Women's freestyle wrestling

Representing Japan

Olympic Games

World Championships

Asian Games

= Kyoko Hamaguchi =

Japanese freestyle wrestler

Kyoko Hamaguchi (浜口 京子, Hamaguchi Kyōko) is a Japanese freestyle wrestler. She has won five FILA Wrestling World Championships and two Olympic Bronze medals in the 72 kg weight class.

She is sponsored by Japan Beverage Inc. and was nominated by the Japanese Olympic Committee's Special Athlete Campaign.

Her father is professional wrestler Animal Hamaguchi, who is known for his emotional displays during Kyoko's matches. Although Kyoko has long wanted to follow in her father's footsteps and enter the professional game, the lack of a stable women's circuit since the collapse of All Japan Women's Pro-Wrestling has kept her from doing so.

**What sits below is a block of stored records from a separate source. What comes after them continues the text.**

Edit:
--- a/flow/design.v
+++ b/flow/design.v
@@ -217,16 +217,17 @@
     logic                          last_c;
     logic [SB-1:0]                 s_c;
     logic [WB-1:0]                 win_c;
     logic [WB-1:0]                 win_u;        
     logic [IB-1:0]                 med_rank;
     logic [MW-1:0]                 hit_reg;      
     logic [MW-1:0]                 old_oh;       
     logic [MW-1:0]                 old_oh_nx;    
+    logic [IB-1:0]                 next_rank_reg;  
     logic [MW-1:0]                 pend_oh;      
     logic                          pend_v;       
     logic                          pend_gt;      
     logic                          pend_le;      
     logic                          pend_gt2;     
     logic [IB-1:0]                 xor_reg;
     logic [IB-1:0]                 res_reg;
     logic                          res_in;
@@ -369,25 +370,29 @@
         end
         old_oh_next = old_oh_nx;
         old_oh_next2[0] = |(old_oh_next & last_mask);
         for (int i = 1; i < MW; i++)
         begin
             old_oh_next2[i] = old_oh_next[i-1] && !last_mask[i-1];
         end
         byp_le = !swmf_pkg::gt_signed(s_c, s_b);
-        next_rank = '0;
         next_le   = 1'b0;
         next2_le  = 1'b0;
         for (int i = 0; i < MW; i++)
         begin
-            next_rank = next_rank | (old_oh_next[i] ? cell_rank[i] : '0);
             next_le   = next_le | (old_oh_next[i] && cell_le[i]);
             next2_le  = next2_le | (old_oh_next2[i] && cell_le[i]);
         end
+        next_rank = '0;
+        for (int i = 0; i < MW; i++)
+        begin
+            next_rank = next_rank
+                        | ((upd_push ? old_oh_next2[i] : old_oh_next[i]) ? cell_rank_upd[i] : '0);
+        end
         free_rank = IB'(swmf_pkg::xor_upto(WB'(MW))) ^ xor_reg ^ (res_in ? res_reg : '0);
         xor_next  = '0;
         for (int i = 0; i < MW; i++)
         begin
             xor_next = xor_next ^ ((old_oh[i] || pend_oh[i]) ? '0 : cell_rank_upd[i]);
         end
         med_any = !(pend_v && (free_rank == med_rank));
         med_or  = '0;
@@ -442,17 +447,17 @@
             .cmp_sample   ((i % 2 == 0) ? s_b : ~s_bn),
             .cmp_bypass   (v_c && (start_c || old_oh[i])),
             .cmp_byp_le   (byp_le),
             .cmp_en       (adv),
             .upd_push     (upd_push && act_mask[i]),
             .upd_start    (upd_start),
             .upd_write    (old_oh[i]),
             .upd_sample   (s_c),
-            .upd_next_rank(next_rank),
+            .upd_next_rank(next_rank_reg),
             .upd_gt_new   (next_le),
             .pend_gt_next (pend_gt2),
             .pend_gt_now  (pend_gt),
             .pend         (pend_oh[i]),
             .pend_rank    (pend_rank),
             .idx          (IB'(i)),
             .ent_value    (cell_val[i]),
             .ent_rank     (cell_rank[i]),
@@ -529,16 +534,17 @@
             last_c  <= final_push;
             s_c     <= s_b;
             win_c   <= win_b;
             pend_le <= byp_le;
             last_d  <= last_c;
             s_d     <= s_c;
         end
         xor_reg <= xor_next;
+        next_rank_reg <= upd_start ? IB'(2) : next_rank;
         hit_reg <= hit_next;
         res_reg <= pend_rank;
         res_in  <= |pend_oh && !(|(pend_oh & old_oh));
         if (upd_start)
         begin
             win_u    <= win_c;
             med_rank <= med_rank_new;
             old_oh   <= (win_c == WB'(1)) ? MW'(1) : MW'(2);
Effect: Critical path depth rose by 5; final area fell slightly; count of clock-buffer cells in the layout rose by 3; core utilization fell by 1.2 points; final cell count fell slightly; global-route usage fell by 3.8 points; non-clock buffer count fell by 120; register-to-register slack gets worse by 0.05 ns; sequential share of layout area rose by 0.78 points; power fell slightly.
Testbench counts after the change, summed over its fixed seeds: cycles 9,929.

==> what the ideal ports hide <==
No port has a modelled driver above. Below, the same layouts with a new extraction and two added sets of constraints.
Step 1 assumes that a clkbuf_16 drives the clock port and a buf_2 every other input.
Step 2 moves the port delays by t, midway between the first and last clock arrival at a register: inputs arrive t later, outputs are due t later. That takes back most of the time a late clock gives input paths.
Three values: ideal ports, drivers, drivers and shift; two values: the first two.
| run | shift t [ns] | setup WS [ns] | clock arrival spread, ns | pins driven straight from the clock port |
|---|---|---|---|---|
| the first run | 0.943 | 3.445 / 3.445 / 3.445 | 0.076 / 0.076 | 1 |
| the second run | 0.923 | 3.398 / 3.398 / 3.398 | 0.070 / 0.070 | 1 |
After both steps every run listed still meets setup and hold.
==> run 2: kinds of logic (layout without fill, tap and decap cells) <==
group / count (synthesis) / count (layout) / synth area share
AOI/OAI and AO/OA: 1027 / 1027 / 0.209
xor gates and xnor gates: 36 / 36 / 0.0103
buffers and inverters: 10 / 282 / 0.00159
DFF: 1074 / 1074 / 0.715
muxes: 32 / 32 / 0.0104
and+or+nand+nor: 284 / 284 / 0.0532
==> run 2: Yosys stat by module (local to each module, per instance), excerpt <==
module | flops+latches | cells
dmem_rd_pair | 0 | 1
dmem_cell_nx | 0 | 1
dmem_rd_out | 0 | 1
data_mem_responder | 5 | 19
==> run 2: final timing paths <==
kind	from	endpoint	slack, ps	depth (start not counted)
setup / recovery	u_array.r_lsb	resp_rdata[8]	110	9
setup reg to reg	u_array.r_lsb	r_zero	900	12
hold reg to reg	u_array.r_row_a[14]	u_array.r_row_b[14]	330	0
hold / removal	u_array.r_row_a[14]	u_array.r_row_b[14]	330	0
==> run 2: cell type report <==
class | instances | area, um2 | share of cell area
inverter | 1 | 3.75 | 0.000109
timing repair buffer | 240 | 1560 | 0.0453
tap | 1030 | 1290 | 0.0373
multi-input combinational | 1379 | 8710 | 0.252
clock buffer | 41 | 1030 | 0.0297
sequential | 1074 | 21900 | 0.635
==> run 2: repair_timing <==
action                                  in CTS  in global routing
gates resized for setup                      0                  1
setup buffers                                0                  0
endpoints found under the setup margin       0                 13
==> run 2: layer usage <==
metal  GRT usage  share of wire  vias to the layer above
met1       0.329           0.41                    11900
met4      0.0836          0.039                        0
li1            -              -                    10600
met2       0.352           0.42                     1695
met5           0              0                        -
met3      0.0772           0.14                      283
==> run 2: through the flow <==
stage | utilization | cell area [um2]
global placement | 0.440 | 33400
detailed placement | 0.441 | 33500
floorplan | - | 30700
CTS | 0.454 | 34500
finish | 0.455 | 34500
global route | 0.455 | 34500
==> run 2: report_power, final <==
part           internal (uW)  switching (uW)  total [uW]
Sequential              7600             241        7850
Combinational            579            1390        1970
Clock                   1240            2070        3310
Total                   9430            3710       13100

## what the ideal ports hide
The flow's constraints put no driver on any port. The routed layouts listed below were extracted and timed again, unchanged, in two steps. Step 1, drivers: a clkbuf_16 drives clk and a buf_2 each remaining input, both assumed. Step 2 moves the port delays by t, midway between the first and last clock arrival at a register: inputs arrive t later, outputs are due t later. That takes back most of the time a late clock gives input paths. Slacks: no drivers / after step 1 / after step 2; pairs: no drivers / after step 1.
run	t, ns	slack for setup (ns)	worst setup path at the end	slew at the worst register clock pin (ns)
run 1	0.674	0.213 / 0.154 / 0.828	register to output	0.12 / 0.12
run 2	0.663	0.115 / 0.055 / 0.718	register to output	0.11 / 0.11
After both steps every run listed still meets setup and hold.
What follows belongs to an exercise in optimizing a design on an open flow for small area, a short achievable clock period and few clock cycles per item; a production flow would make more cautious choices.
Only simulation tests tie the RTL to the original design; equivalence was not proved.
In every run shown here, the design's own scripts or RTL, not TritonCTS, make the clock network.
The clock port is modelled as an ideal driver, which makes a skipped or thinned clock tree look cheaper than it is; a real chip needs a root buffer or a tree.
Power and IR drop assume default switching activity.

[flow/flow/myfanout.tcl]
# Rebuilds the buffer tree of a high-fanout signal net: the buffers already on
# it are removed, its sinks are split recursively into clusters, and a tree of
# buffers is built bottom-up from the cluster centroids.

proc mft_is_buf {inst} {
  return [regexp {^sky130_fd_sc_hd__(buf|clkbuf)_[0-9]+$} [[$inst getMaster] getName]]
}

proc mft_out_net {inst} {
  foreach it [$inst getITerms] {
    if {[$it isOutputSignal]} { return [$it getNet] }
  }
  return ""
}

proc mft_in_iterm {inst} {
  foreach it [$inst getITerms] {
    if {[$it isInputSignal]} { return $it }
  }
  return ""
}

# Net at the root of the buffer tree that net belongs to
proc mft_root {net} {
  while {1} {
    set drv ""
    foreach it [$net getITerms] {
      if {[$it isOutputSignal]} { set drv [$it getInst] }
    }
    if {$drv eq "" || ![mft_is_buf $drv]} { return $net }
    set net [[mft_in_iterm $drv] getNet]
  }
}

proc mft_collect {net} {
  set sinks {}
  set bufs {}
  foreach it [$net getITerms] {
    if {[$it isOutputSignal]} { continue }
    set inst [$it getInst]
    if {[mft_is_buf $inst]} {
      lappend bufs $inst
      lassign [mft_collect [mft_out_net $inst]] s b
      set sinks [concat $sinks $s]
      set bufs [concat $bufs $b]
    } else {
      lappend sinks $it
    }
  }
  return [list $sinks $bufs]
}

proc mft_rebuild {net tag leafn upn topn} {
  set block [ord::get_db_block]
  set db [ord::get_db]
  set root [mft_root $net]
  lassign [mft_collect $root] sinks bufs
  foreach b $bufs {
    set on [mft_out_net $b]
    foreach it [$b getITerms] { if {[$it getNet] ne ""} { $it disconnect } }
    odb::dbInst_destroy $b
    if {$on ne "" && $on ne $root} { odb::dbNet_destroy $on }
  }
  set items {}
  foreach it $sinks {
    if {[$it getNet] ne ""} { $it disconnect }
    set bb [[$it getInst] getBBox]
    lappend items [list $it [expr {([$bb xMin] + [$bb xMax]) / 2}] [expr {([$bb yMin] + [$bb yMax]) / 2}]]
  }
  puts "myfanout: net [$root getName]: [llength $sinks] sinks, removed [llength $bufs] buffers"
  set level 0
  set groupn $leafn
  set nb 0
  while {[llength $items] > $topn} {
    set k [expr {([llength $items] + $groupn - 1) / $groupn}]
    set next {}
    set master [$db findMaster [expr {$level == 0 ? "sky130_fd_sc_hd__buf_4" : "sky130_fd_sc_hd__buf_8"}]]
    foreach grp [mycts_split $items $k ""] {
      lassign $grp path members
      lassign [mycts_centroid $members] x y
      set name "mft_${tag}_${level}_$path"
      set b [odb::dbInst_create $block $master $name]
      $b setLocation $x $y
      $b setPlacementStatus PLACED
      set n [odb::dbNet_create $block "${name}_net"]
      [$b findITerm X] connect $n
      foreach m $members { [lindex $m 0] connect $n }
      lappend next [list [$b findITerm A] $x $y]
      incr nb
    }
    set items $next
    set groupn $upn
    incr level
  }
  foreach m $items { [lindex $m 0] connect $root }
  puts "myfanout: inserted $nb buffers in $level levels"
}
This is an optimization exercise on Yosys and OpenROAD, whose aim is small area and few clock cycles per item, not a production implementation. At most, simulation tests tie the RTL to the original design; equivalence was not proved.

Setup of before:
==> module delta_datapath, before the edit <==
module delta_datapath (
    input  logic signed [18:0] num,
    output logic signed [15:0] delta    
);
    logic signed [31:0] prod;
    assign prod  = (32'(num) <<< 11) + (32'(num) <<< 10) + (32'(num) <<< 7) + (32'(num) <<< 6)
                 + (32'(num) <<< 3) + (32'(num) <<< 2) + 32'(num);
    assign delta = prod[15 +: 16];
endmodule
export LEC_CHECK = 0
export CAP_MARGIN = 20
export CORE_MARGIN = 2
export CORE_UTILIZATION = 65
export CTS_BUF_LIST = sky130_fd_sc_hd__clkbuf_8
export CTS_CLUSTER_DIAMETER = 50
export CTS_CLUSTER_SIZE = 16
export PLACE_DENSITY = 0.75
export SLEW_MARGIN = 20
create_clock -name core_clock -period 7.0 [get_ports {clk}]
standard.sh (not shown) runs the stock make flow with config.mk's settings and CLKGATE_MAP_FILE= SYNTH_SCRIPT=/design/flow/synth_recipe.tcl, a recipe that flattens the netlist after the stock synthesis.
==> flow/flow/run.sh <==
#!/bin/bash
# The standard layout (the standard.sh, standard synthesis unchanged) with
# two make variables changed and one netlist step added:
#  - port buffers use buf_1 instead of the cell buffer_ports picks by itself
#  - the clock tree is built without dummy loads, in clusters of up to 20 sinks
#  - after synthesis, flow/polarity.py flips some full-adder cells (a full adder
#    is self-dual) and rebuilds some half adders so that fewer inverters are
#    needed; registers, ports and
#    all other cells stay as synthesis made them
set -euo pipefail
ARGS=(
  BUFFER_PORTS_ARGS="-buffer_cell sky130_fd_sc_hd__buf_1"
  CTS_ARGS="-sink_clustering_enable -repair_clock_nets -sink_clustering_size 20 -sink_clustering_max_diameter 55 -buf_list sky130_fd_sc_hd__clkbuf_8 -dont_use_dummy_load"
)
RES="$PWD/orfs/results/${FLOW_PLATFORM}/delta_top/base"
bash standard.sh "${ARGS[@]}" "$RES/1_2_yosys.v" > synth.log 2>&1
cp "$RES/1_2_yosys.v" "$RES/1_2_yosys.std.v"
python3 flow/polarity.py "$RES/1_2_yosys.std.v" "$RES/1_2_yosys.v" > polarity.log 2>&1
bash standard.sh "${ARGS[@]}" finish > standard.log 2>&1
Other scripts of this flow, unchanged in this note and not shown: flow/flow/polarity.py
Testbench counts of before, summed over its fixed seeds: cycles 5,000, deltas 4,784.
Setup changes, before to after
--- a/flow/design.v
+++ b/flow/design.v
@@ -21,5 +21,5 @@
     assign prod  = (32'(num) <<< 11) + (32'(num) <<< 10) + (32'(num) <<< 7) + (32'(num) <<< 6)
                  + (32'(num) <<< 3) + (32'(num) <<< 2) + 32'(num);
-    assign delta = prod[15 +: 16];
+    assign delta = {num[18], prod[15 +: 15]};
 endmodule
 module delta_num (
[summary]
- after packs its core tighter than before.
- Between after and before, the vias per cell figures differ only marginally.
- Where final critical-path setup slack is concerned, before is better than after.
- Against before, after comes in 38 higher on layout buffer count excluding clock buffers.
- Re routed wire length: before and after aren't equal, and the lower value belongs to before.
- Changes observed in after relative to before: x dimension of the die fell by 0.83 µm; shortest period the worst path allows rose by 0.22 ns; critical path buffer and inverter count fell by 1; worst hold margin rose by 0.0099 ns.
The RTL of after was laid out without a check of its function.


delta_top, a different RTL version from the one above (not shown whole).
Size in the first run: ~1400 cells after synthesis, ~40 I/O pins.
==> module delta_datapath, before the edit <==
module delta_datapath (
    input  logic signed [18:0] num,
    output logic signed [15:0] delta    
);
    logic signed [31:0] prod;
    assign prod  = (32'(num) <<< 11) + (32'(num) <<< 10) + (32'(num) <<< 7) + (32'(num) <<< 6)
                 + (32'(num) <<< 3) + (32'(num) <<< 2) + 32'(num);
    assign delta = {num[18], prod[15 +: 15]};
endmodule
==> module delta_num, before the edit <==
module delta_num (
    input  logic [15:0] c0,
    input  logic [15:0] c1,
    input  logic [15:0] c3n,
    input  logic [15:0] c4n,
    output logic [18:0] num
);
    localparam int LO = 8;    
    logic [18:0] x, y, z, w, s1, k1, s2, k2;
    logic [LO:0] cy;
    assign x = {2'b0, c4n, 1'b1};       
    assign y = {3'b0, c1};
    assign z = {3'b0, c3n};
    assign w = {2'b0, c0, 1'b1};        
    assign s1 = x ^ y ^ z;
    assign k1 = {((x & y) | (x & z) | (y & z)), 1'b0};
    assign s2 = s1 ^ k1 ^ w;
    assign k2 = {((s1 & k1) | (s1 & w) | (k1 & w)), 1'b0};
    assign cy[0] = 1'b1;
    for (genvar i = 0; i < LO; i++) begin : g_lo
        assign num[i]  = s2[i] ^ k2[i] ^ cy[i];
        assign cy[i+1] = (s2[i] & k2[i]) | (s2[i] & cy[i]) | (k2[i] & cy[i]);
    end
    assign num[18:LO] = s2[18:LO] + k2[18:LO] + (19'd327680 >> LO) + (19-LO)'(cy[LO]);
endmodule
==> module delta_top, before the edit <==
module delta_top (
    input  logic   clk,
    input  logic   rst,
    input  logic   in_valid,
    input  delta_pkg::coeff_t in_coeff,
    output logic   in_ready,
    output logic   out_valid,
    output delta_pkg::delta_t out_delta,
    input  logic   out_ready
);
    localparam int NC = delta_pkg::NUM_COEFFS;
    localparam int RL = delta_pkg::RING_LEN;
    localparam int CW = delta_pkg::COEFF_W;
    logic [RL*CW-1:0] ring;          
    logic [5:0]       phase;         
    logic [3:0]       coeff_idx;     
    logic [1:0]       frame_cnt;     
    logic             stall;
    logic             take;
    logic signed [15:0] c_f1, c_f3, c_f4;
    logic signed [18:0] num_d;
    logic signed [18:0] num_q;
    logic signed [15:0] delta_d;
    assign stall    = out_valid && !out_ready;
    assign in_ready = (phase == 6'd0) && !stall;
    assign take     = in_valid && in_ready;
    assign c_f1  = ring[12*CW +: CW];
    assign c_f3  = ring[38*CW +: CW];
    assign c_f4  = ring[51*CW +: CW];
    delta_num delta_num_inst (
        .c0  ({~in_coeff[15], in_coeff[14:0]}),
        .c1  ({~c_f1[15], c_f1[14:0]}),
        .c3n ({c_f3[15], ~c_f3[14:0]}),
        .c4n ({c_f4[15], ~c_f4[14:0]}),
        .num (num_d)
    );
    delta_datapath delta_datapath_inst (
        .num   (num_q),
        .delta (delta_d)
    );
    always_ff @(posedge clk) begin
        ring[CW +: (RL-1)*CW] <= ring[0 +: (RL-1)*CW];
        ring[0 +: CW]         <= take ? in_coeff : ring[(RL-1)*CW +: CW];
        if (take && frame_cnt == 2'd0) begin
            ring[1*NC*CW +: CW] <= in_coeff;
            ring[2*NC*CW +: CW] <= in_coeff;
        end
    end
    always_ff @(posedge clk) begin
        if (rst) begin
            phase     <= '0;
            coeff_idx <= '0;
            frame_cnt <= '0;
            out_valid <= 1'b0;
        end else begin
            if (!take) begin
                phase <= (phase == 6'(RL-1)) ? 6'd0 : phase + 6'd1;
            end
            if (take) begin
                if (coeff_idx == 4'(NC-1)) begin
                    coeff_idx <= '0;
                    if (frame_cnt != 2'd2) frame_cnt <= frame_cnt + 2'd1;
                end else begin
                    coeff_idx <= coeff_idx + 4'd1;
                end
            end
            if (take) begin
                out_valid <= (frame_cnt == 2'd2);
            end else if (out_ready) begin
                out_valid <= 1'b0;
            end
        end
    end
    always_ff @(posedge clk) begin
        if (take) num_q <= num_d;
    end
    assign out_delta = {{2{delta_d[15]}}, delta_d};
endmodule
Settings: LEC_CHECK=0, CAP_MARGIN=20, CORE_MARGIN=2, CORE_UTILIZATION=65, CTS_BUF_LIST=sky130_fd_sc_hd__clkbuf_8, CTS_CLUSTER_DIAMETER=50, CTS_CLUSTER_SIZE=16, PLACE_DENSITY=0.75, SLEW_MARGIN=20; clock period 7.0 ns.
Scripts as last shown in full above: flow/flow/run.sh
Other scripts of this flow, unchanged in this note and not shown: flow/flow/polarity.py
Testbench counts at the start, summed over its fixed seeds: cycles 5,000, deltas 4,784.
Rerun with:
--- a/flow/design.v
+++ b/flow/design.v
@@ -18,8 +18,9 @@
     output logic signed [15:0] delta    
 );
+    logic signed [20:0] num3;
     logic signed [31:0] prod;
-    assign prod  = (32'(num) <<< 11) + (32'(num) <<< 10) + (32'(num) <<< 7) + (32'(num) <<< 6)
-                 + (32'(num) <<< 3) + (32'(num) <<< 2) + 32'(num);
-    assign delta = {num[18], prod[15 +: 15]};
+    assign num3  = 21'(num) + (21'(num) <<< 1);
+    assign prod  = (32'(num3) <<< 2) + (32'(num3) <<< 6) + (32'(num3) <<< 10) + 32'(num);
+    assign delta = prod[15 +: 16];
 endmodule
 module delta_num (
@@ -33,8 +34,8 @@
     logic [18:0] x, y, z, w, s1, k1, s2, k2;
     logic [LO:0] cy;
-    assign x = {2'b0, c4n, 1'b1};       
+    assign x = {2'b0, c0, 1'b1};        
     assign y = {3'b0, c1};
     assign z = {3'b0, c3n};
-    assign w = {2'b0, c0, 1'b1};        
+    assign w = {2'b0, c4n, 1'b1};       
     assign s1 = x ^ y ^ z;
     assign k1 = {((x & y) | (x & z) | (y & z)), 1'b0};
@@ -71,5 +72,7 @@
     logic signed [18:0] num_d;
     logic signed [18:0] num_q;
+    logic               num_valid;
     logic signed [15:0] delta_d;
+    logic signed [15:0] delta_q;
     assign stall    = out_valid && !out_ready;
     assign in_ready = (phase == 6'd0) && !stall;
@@ -102,4 +105,5 @@
             coeff_idx <= '0;
             frame_cnt <= '0;
+            num_valid <= 1'b0;
             out_valid <= 1'b0;
         end else begin
@@ -115,14 +119,14 @@
                 end
             end
-            if (take) begin
-                out_valid <= (frame_cnt == 2'd2);
-            end else if (out_ready) begin
-                out_valid <= 1'b0;
+            if (!stall) begin
+                num_valid <= take && (frame_cnt == 2'd2);
+                out_valid <= num_valid;
             end
         end
     end
     always_ff @(posedge clk) begin
-        if (take) num_q <= num_d;
+        if (take)   num_q   <= num_d;
+        if (!stall) delta_q <= delta_d;
     end
-    assign out_delta = {{2{delta_d[15]}}, delta_d};
+    assign out_delta = {{2{delta_q[15]}}, delta_q};
 endmodule
What happened: The changed run completed with no timing, DRC or antenna violations; sequential cell count goes up by 17; maximum frequency goes down by 1.5%; critical path depth goes up by 11; core utilization goes up by 0.63 points; hold slack stays flat; clock skew goes up by 0.027 ns; wire length goes up by about 4.7%; design area goes up by 1.4%; sequential share of layout area goes up by 1.0 points; register-to-register slack loses 0.20 ns; non-clock buffer count goes up by 3; via count goes up by 6.1%.
Testbench counts after the change, summed over its fixed seeds: cycles 5,008, deltas 4,784.

[afterwards: timing with drivers on the ports]
Ports are ideal in the flow. The routed layouts listed here were re-timed in OpenROAD. Step 1, drivers: a clkbuf_16 drives clk and a buf_2 each remaining input, both assumed. Step 2 also shifts input and output timing later by t, the mid clock arrival at the registers, as if the neighbouring blocks saw the same clock. Slacks: no drivers / after step 1 / after step 2; pairs: no drivers / after step 1.
run | shift t [ns] | setup slack, ns | hold slack, ns | worst data-port slew with drivers (ns)
before | 0.643 | 0.348 / 0.350 / -0.274 | 0.265 / 0.265 / 0.265 | 0.08
after | 0.662 | 0.133 / 0.086 / -0.254 | 0.275 / 0.275 / 0.275 | 0.06
the first run of note 2 | 0.656 | 0.356 / 0.309 / 0.271 | 0.270 / 0.270 / 0.270 | 0.07
the second run of note 2 | 0.656 | 0.252 / 0.272 / -0.384 | 0.267 / 0.267 / 0.267 | 0.05
Met with ideal ports but missed after step 2: setup timing in before, after and the second run of note 2. The setup slack of the second run of note 2, which loses most, moves by +0.020 ns with the drivers and by -0.636 ns with both steps.
Context: an optimization exercise on an open-source flow, tuned for small area, a short achievable clock period and few clock cycles. The choices shown serve that exercise and are no tape-out recipe. In this exercise RTL edits were held to simulation tests only and were not proved equivalent to the original. No activity file was given, so power comes from the tool's default toggle rates.

Design mips_top, start of the top module:
module mips_top (
   input  logic       clk,
   input  logic       rst,
   output isa_pkg::word_t      inst_addr_o,
   input  isa_pkg::word_t      inst_data_i,
   output logic       data_en_o,
   output logic [3:0] data_wen_o,
   output isa_pkg::word_t      data_addr_o,
   output isa_pkg::word_t      data_wdata_o,
   input  isa_pkg::word_t      data_rdata_i,
   input  logic       psel_i,
   input  logic       penable_i,
   input  logic       pwrite_i,
   input  logic [7:0] paddr_i,
   input  isa_pkg::word_t      pwdata_i,
   output isa_pkg::word_t      prdata_o,
   output logic       pready_o,
   output logic       pslverr_o
);
Size: ~4600 cells after synthesis, ~1400 flip-flops, ~240 I/O pins, ~61000 um^2 of cells after synthesis.
Settings: LEC_CHECK=0, ABC_CLOCK_PERIOD_IN_PS=1000, CAP_MARGIN=20, CORE_MARGIN=2, CORE_UTILIZATION=62, SETUP_SLACK_MARGIN=2.6, SLEW_MARGIN=20, BUFFER_PORTS_ARGS=-buffer_cell sky130_fd_sc_hd__buf_2; clock period 5.5 ns.
standard.sh (not shown) runs the stock make flow with config.mk's settings and CLKGATE_MAP_FILE= SYNTH_SCRIPT=/design/flow/synth_recipe.tcl, a recipe that flattens the netlist after the stock synthesis.
==> flow/flow/run.sh <==
#!/bin/bash
# The standard layout, with the port buffers made of buf_2 cells
# instead of the default delay buffers.
set -e
echo 'export BUFFER_PORTS_ARGS = -buffer_cell sky130_fd_sc_hd__buf_2' >> config.mk
bash standard.sh > standard.log 2>&1
Testbench counts at the start, summed over its fixed seeds: cycles 6,806.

== Early life and career==
She swam while in junior high school. At the age of fourteen, she decided that she wanted to be a female professional wrestler and trained in the Animal Hamaguchi's Wrestling Dojo.

She won the Japan Championship every year from 1996 to 2006, and won the World Championships five times. In both the 2004 Athens Olympics and the 2008 Beijing Olympics, she won a bronze medal in the 72 kg class. She was also a flag bearer for the Japanese team in the opening Olympic ceremonies in 2004.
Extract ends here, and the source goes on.